Twenty‐eight days after herbicide application, dead and damaged plants were assessed. Plants were scored as damaged if they had yellow or burned leaves following herbicide treatment. Surviving plants were categorized in two ways to account for the differential outcomes of exposure to herbicide: plants were categorized as ‘surviving’ if they showed no visible effects of herbicide exposure, or ‘damaged’ if they survived but with obvious effects on aboveground tissues. To evaluate the impacts of herbicide exposure, we first combined surviving and damaged individuals, and calculated these as a proportion of the plants treated. Second, we calculated the proportion of plants which survived, compared with the fraction of those that died or were damaged. These two approaches measure resistance in slightly different ways.
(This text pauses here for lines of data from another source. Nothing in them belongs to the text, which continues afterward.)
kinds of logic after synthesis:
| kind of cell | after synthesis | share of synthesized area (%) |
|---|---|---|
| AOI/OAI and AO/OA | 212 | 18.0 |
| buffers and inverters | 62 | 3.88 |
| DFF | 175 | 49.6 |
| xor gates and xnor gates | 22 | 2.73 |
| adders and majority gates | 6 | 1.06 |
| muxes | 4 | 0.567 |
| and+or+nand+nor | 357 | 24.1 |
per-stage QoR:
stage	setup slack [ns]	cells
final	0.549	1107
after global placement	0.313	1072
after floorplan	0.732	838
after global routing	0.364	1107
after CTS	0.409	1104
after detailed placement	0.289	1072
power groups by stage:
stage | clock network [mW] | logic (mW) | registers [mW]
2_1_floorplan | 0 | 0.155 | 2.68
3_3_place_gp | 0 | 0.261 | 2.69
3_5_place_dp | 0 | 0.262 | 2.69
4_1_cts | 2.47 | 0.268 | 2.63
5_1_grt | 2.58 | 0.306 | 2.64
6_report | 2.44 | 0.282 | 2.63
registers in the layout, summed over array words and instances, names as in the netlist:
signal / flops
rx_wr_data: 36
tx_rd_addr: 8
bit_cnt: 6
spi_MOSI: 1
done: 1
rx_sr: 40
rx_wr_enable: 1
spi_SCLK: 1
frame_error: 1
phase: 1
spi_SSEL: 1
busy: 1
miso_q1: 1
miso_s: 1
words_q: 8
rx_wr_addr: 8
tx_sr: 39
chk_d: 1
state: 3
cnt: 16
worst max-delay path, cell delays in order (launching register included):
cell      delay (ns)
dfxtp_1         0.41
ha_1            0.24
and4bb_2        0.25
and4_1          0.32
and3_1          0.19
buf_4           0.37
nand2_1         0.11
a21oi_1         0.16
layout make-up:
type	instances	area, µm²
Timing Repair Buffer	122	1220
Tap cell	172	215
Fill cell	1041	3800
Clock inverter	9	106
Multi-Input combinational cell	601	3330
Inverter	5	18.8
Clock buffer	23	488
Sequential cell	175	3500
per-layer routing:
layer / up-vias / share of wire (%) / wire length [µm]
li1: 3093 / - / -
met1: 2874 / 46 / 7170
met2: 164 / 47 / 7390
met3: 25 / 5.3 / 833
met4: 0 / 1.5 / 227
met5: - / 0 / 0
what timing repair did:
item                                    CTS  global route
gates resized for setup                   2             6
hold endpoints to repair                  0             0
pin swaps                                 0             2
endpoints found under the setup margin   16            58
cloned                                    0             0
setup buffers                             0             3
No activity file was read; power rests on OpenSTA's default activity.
The first measures the plants that survive application, whether they are damaged or not, while the second measures those plants that are unaffected by the herbicide application. The dry weight of each surviving and damaged plant was measured using high precision scales (GH‐252‐EC, A&D Instruments).

The herbicide assay was conducted as a randomized block design: there were 30 pots per block (five blocks in total), five populations of A. myosuroides, two levels of herbicide doses, and as pre‐treatment three levels of drought stress for a total of 150 pots.

Experiment 2. The role of non‐genetic inheritance

In July 2016, seeds of A. myosuroides were collected from 15 arable winter cereal fields across England. Following collection, seeds were threshed and cleaned to eliminate unfilled seeds and debris, then stored in a paper bag in dark/dry condition (i.e., fridge 4°C) until needed. In October 2016, the seeds of all populations were located in an incubator at 30°C for 42 days to break primary seed dormancy.

Plant cloning and drought stress treatment

In March 2017, nine seeds of each population were sown at a planting depth of 50 mm below the soil surface. The pots were maintained in a greenhouse with a 14‐h day length and supplementary lighting. Temperature was set to 23°C during daylight hours, and 15°C during nighttime. After sowing, pots were well‐watered thoroughly from above to ensure seed germination. Following emergence, seedlings similar in height ~40 mm and number of leaves (1 leaf) were thinned to three plants per pot to ensure sufficient plant material.

In April 2017, 35 days after sowing (3–4 tiller stage), each plant was divided into two clones. Plants were cloned to produce two identical seedlings for the investigation of the role of epigenetic mechanism in herbicide resistance evolution. The root of each cloned plant was cut to approximately 1 cm, and the plant shoots were trimmed 4‒5 cm. The cloned plants were replanted in a clone‐propagation tray for 2 weeks. On April 24th 2017, all the cloned plants were re‐potted in plastic pots same size and mixture contain as previously described, and allowed to establish for 1 week before initiating a drought stress treatment.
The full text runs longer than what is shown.